WHAT IS NEEDED:
Please keep to the lines below from the one with "compare_q <= compare_d;" through the one with "FSM next state.", and restate them word for word, ends included.

SUPPLIED ENTRIES:

==> src/rtl/axil_mmio_timer.sv <==
// AXI4-Lite slave wrapping a 32-bit free-running timer with compare/match interrupt.
// Build option AXIL_TIMER_SLVERR_EN: unmapped accesses answer SLVERR instead of OKAY.
module axil_mmio_timer #(
    parameter int ADDR_WIDTH = 16,
    parameter int DATA_WIDTH = 32
) (
    input  logic                    i_Clock,
    input  logic                    i_Reset_N,
    input  logic [ADDR_WIDTH-1:0]   s_axil_awaddr,
    input  logic                    s_axil_awvalid,
    output logic                    s_axil_awready,
    input  logic [DATA_WIDTH-1:0]   s_axil_wdata,
    input  logic [DATA_WIDTH/8-1:0] s_axil_wstrb,
    input  logic                    s_axil_wvalid,
    output logic                    s_axil_wready,
    output logic [1:0]              s_axil_bresp,
    output logic                    s_axil_bvalid,
    input  logic                    s_axil_bready,
    input  logic [ADDR_WIDTH-1:0]   s_axil_araddr,
    input  logic                    s_axil_arvalid,
    output logic                    s_axil_arready,
    output logic [DATA_WIDTH-1:0]   s_axil_rdata,
    output logic [1:0]              s_axil_rresp,
    output logic                    s_axil_rvalid,
    input  logic                    s_axil_rready,
    output logic                    o_Irq
);

    localparam int SW = DATA_WIDTH / 8;
    localparam logic [1:0] RESP_OKAY = 2'b00;
`ifdef AXIL_TIMER_SLVERR_EN
    localparam logic [1:0] RESP_UNMAPPED = 2'b10;
`else
    localparam logic [1:0] RESP_UNMAPPED = 2'b00;
`endif
    localparam logic [DATA_WIDTH-1:0] ONE = {{(DATA_WIDTH-1){1'b0}}, 1'b1};

    typedef enum logic [1:0] {
        W_IDLE      = 2'd0,
        W_HAVE_ADDR = 2'd1,
        W_HAVE_DATA = 2'd2,
        W_RESP      = 2'd3
    } w_state_e;

    typedef enum logic {
        R_IDLE = 1'b0,
        R_RESP = 1'b1
    } r_state_e;

    function automatic logic is_mapped(input logic [ADDR_WIDTH-1:0] addr);
        return (addr[ADDR_WIDTH-1:4] == '0) && (addr[1:0] == 2'b00);
    endfunction

    function automatic logic [DATA_WIDTH-1:0] merge_bytes(input logic [DATA_WIDTH-1:0] old_val,
                                                          input logic [DATA_WIDTH-1:0] new_val,
                                                          input logic [SW-1:0]         strb);
        logic [DATA_WIDTH-1:0] res;
        res = old_val;
        for (int b = 0; b < SW; b++) begin
            if (strb[b]) begin
                res[8*b +: 8] = new_val[8*b +: 8];
            end else begin
                res[8*b +: 8] = old_val[8*b +: 8];
            end
        end
        return res;
    endfunction

    w_state_e              w_state_q, w_state_d;
    r_state_e              r_state_q, r_state_d;
    logic [ADDR_WIDTH-1:0] awaddr_q;
    logic [DATA_WIDTH-1:0] wdata_q;
    logic [SW-1:0]         wstrb_q;
    logic [1:0]            bresp_q, rresp_q;
    logic [DATA_WIDTH-1:0] rdata_q;
    logic [2:0]            ctrl_q, ctrl_d;
    logic [DATA_WIDTH-1:0] count_q, count_d, compare_q, compare_d;
    logic                  status_q, status_d, irq_q;

    logic                  aw_hs_s, w_hs_s, ar_hs_s, wr_en_s, match_s, status_clr_s;
    logic [ADDR_WIDTH-1:0] wr_addr_s;
    logic [DATA_WIDTH-1:0] wr_data_s, rd_value_s;
    logic [SW-1:0]         wr_strb_s;
    logic [3:0]            wr_sel_s;

    assign aw_hs_s = s_axil_awvalid & s_axil_awready;
    assign w_hs_s  = s_axil_wvalid & s_axil_wready;
    assign ar_hs_s = s_axil_arvalid & s_axil_arready;

    // Write FSM state register.
    always_ff @(posedge i_Clock or negedge i_Reset_N) begin
        if (!i_Reset_N) begin
            w_state_q <= W_IDLE;
        end else begin
            w_state_q <= w_state_d;
        end
    end

    // Write FSM next state: AW and W may arrive together or in either order.
    always_comb begin
        w_state_d = w_state_q;
        case (w_state_q)
            W_IDLE: begin
                if (aw_hs_s && w_hs_s) w_state_d = W_RESP;
                else if (aw_hs_s)      w_state_d = W_HAVE_ADDR;
                else if (w_hs_s)       w_state_d = W_HAVE_DATA;
                else                   w_state_d = W_IDLE;
            end
            W_HAVE_ADDR: if (w_hs_s) w_state_d = W_RESP; else w_state_d = W_HAVE_ADDR;
            W_HAVE_DATA: if (aw_hs_s) w_state_d = W_RESP; else w_state_d = W_HAVE_DATA;
            W_RESP:      if (s_axil_bready) w_state_d = W_IDLE; else w_state_d = W_RESP;
            default:     w_state_d = W_IDLE;
        endcase
    end

    // Write FSM outputs; readies stay low while reset is asserted.
    always_comb begin
        s_axil_awready = 1'b0;
        s_axil_wready  = 1'b0;
        s_axil_bvalid  = 1'b0;
        case (w_state_q)
            W_IDLE: begin
                s_axil_awready = i_Reset_N;
                s_axil_wready  = i_Reset_N;
            end
            W_HAVE_ADDR: s_axil_wready  = i_Reset_N;
            W_HAVE_DATA: s_axil_awready = i_Reset_N;
            W_RESP:      s_axil_bvalid  = 1'b1;
            default:     s_axil_bvalid  = 1'b0;
        endcase
    end
    assign s_axil_bresp = bresp_q;

    // Commit strobe fires on the edge where the second of AW/W completes.
    always_comb begin
        wr_en_s   = 1'b0;
        wr_addr_s = s_axil_awaddr;
        wr_data_s = s_axil_wdata;
        wr_strb_s = s_axil_wstrb;
        case (w_state_q)
            W_IDLE:      wr_en_s = aw_hs_s & w_hs_s;
            W_HAVE_ADDR: begin
                wr_en_s   = w_hs_s;
                wr_addr_s = awaddr_q;
            end
            W_HAVE_DATA: begin
                wr_en_s   = aw_hs_s;
                wr_data_s = wdata_q;
                wr_strb_s = wstrb_q;
            end
            default:     wr_en_s = 1'b0;
        endcase
        if (wr_en_s && is_mapped(wr_addr_s)) begin
            wr_sel_s = 4'b0001 << wr_addr_s[3:2];
        end else begin
            wr_sel_s = 4'b0000;
        end
    end

    // Capture of early address/data beats and the write response code.
    always_ff @(posedge i_Clock or negedge i_Reset_N) begin
        if (!i_Reset_N) begin
            awaddr_q <= '0;
            wdata_q  <= '0;
            wstrb_q  <= '0;
            bresp_q  <= 2'b00;
        end else begin
            if (aw_hs_s) awaddr_q <= s_axil_awaddr;
            if (w_hs_s) begin
                wdata_q <= s_axil_wdata;
                wstrb_q <= s_axil_wstrb;
            end
            if (wr_en_s) bresp_q <= is_mapped(wr_addr_s) ? RESP_OKAY : RESP_UNMAPPED;
        end
    end

    // Timer next state: bus writes beat count/reload, a MATCH set beats a same-edge clear.
    always_comb begin
        match_s      = ctrl_q[0] && (count_q == compare_q);
        status_clr_s = wr_sel_s[3] && wr_strb_s[0] && wr_data_s[0];
        if (wr_sel_s[0] && wr_strb_s[0]) ctrl_d = wr_data_s[2:0];
        else                             ctrl_d = ctrl_q;
        if (wr_sel_s[1])                 count_d = merge_bytes(count_q, wr_data_s, wr_strb_s);
        else if (match_s && ctrl_q[2])   count_d = '0;
        else if (ctrl_q[0])              count_d = count_q + ONE;
        else                             count_d = count_q;
        if (wr_sel_s[2]) compare_d = merge_bytes(compare_q, wr_data_s, wr_strb_s);
        else             compare_d = compare_q;
        if (match_s)           status_d = 1'b1;
        else if (status_clr_s) status_d = 1'b0;
        else                   status_d = status_q;
    end

    // Timer register file and interrupt.
    always_ff @(posedge i_Clock or negedge i_Reset_N) begin
        if (!i_Reset_N) begin
            ctrl_q    <= 3'b000;
            count_q   <= '0;
            compare_q <= '0;
            status_q  <= 1'b0;
            irq_q     <= 1'b0;
        end else begin
            ctrl_q    <= ctrl_d;
            count_q   <= count_d;
            compare_q <= compare_d;
            status_q  <= status_d;
            irq_q     <= status_d & ctrl_d[1];
        end
    end
    assign o_Irq = irq_q;

    // Read FSM state register.
    always_ff @(posedge i_Clock or negedge i_Reset_N) begin
        if (!i_Reset_N) begin
            r_state_q <= R_IDLE;
        end else begin
            r_state_q <= r_state_d;
        end
    end

    // Read FSM next state.
    always_comb begin
        case (r_state_q)
            R_IDLE:  if (ar_hs_s) r_state_d = R_RESP; else r_state_d = R_IDLE;
            R_RESP:  if (s_axil_rready) r_state_d = R_IDLE; else r_state_d = R_RESP;
            default: r_state_d = R_IDLE;
        endcase
    end

    // Read FSM outputs.
    always_comb begin
        case (r_state_q)
            R_IDLE: begin
                s_axil_arready = i_Reset_N;
                s_axil_rvalid  = 1'b0;
            end
            R_RESP: begin
                s_axil_arready = 1'b0;
                s_axil_rvalid  = 1'b1;
            end
            default: begin
                s_axil_arready = 1'b0;
                s_axil_rvalid  = 1'b0;
            end
        endcase
    end

    // Read mux over the pre-edge register values.
    always_comb begin
        case (s_axil_araddr[3:2])
            2'd0:    rd_value_s = {{(DATA_WIDTH-3){1'b0}}, ctrl_q};
            2'd1:    rd_value_s = count_q;
            2'd2:    rd_value_s = compare_q;
            2'd3:    rd_value_s = {{(DATA_WIDTH-1){1'b0}}, status_q};
            default: rd_value_s = '0;
        endcase
    end

    // Read data is frozen at acceptance so it stays stable under back-pressure.
    always_ff @(posedge i_Clock or negedge i_Reset_N) begin
        if (!i_Reset_N) begin
            rdata_q <= '0;
            rresp_q <= 2'b00;
        end else if (ar_hs_s) begin
            rdata_q <= is_mapped(s_axil_araddr) ? rd_value_s : '0;
            rresp_q <= is_mapped(s_axil_araddr) ? RESP_OKAY : RESP_UNMAPPED;
        end else begin
            rdata_q <= rdata_q;
            rresp_q <= rresp_q;
        end
    end
    assign s_axil_rdata = rdata_q;
    assign s_axil_rresp = rresp_q;

endmodule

ANSWER AREA:
            compare_q <= compare_d;
            status_q  <= status_d;
            irq_q     <= status_d & ctrl_d[1];
        end
    end
    assign o_Irq = irq_q;

    // Read FSM state register.
    always_ff @(posedge i_Clock or negedge i_Reset_N) begin
        if (!i_Reset_N) begin
            r_state_q <= R_IDLE;
        end else begin
            r_state_q <= r_state_d;
        end
    end

    // Read FSM next state.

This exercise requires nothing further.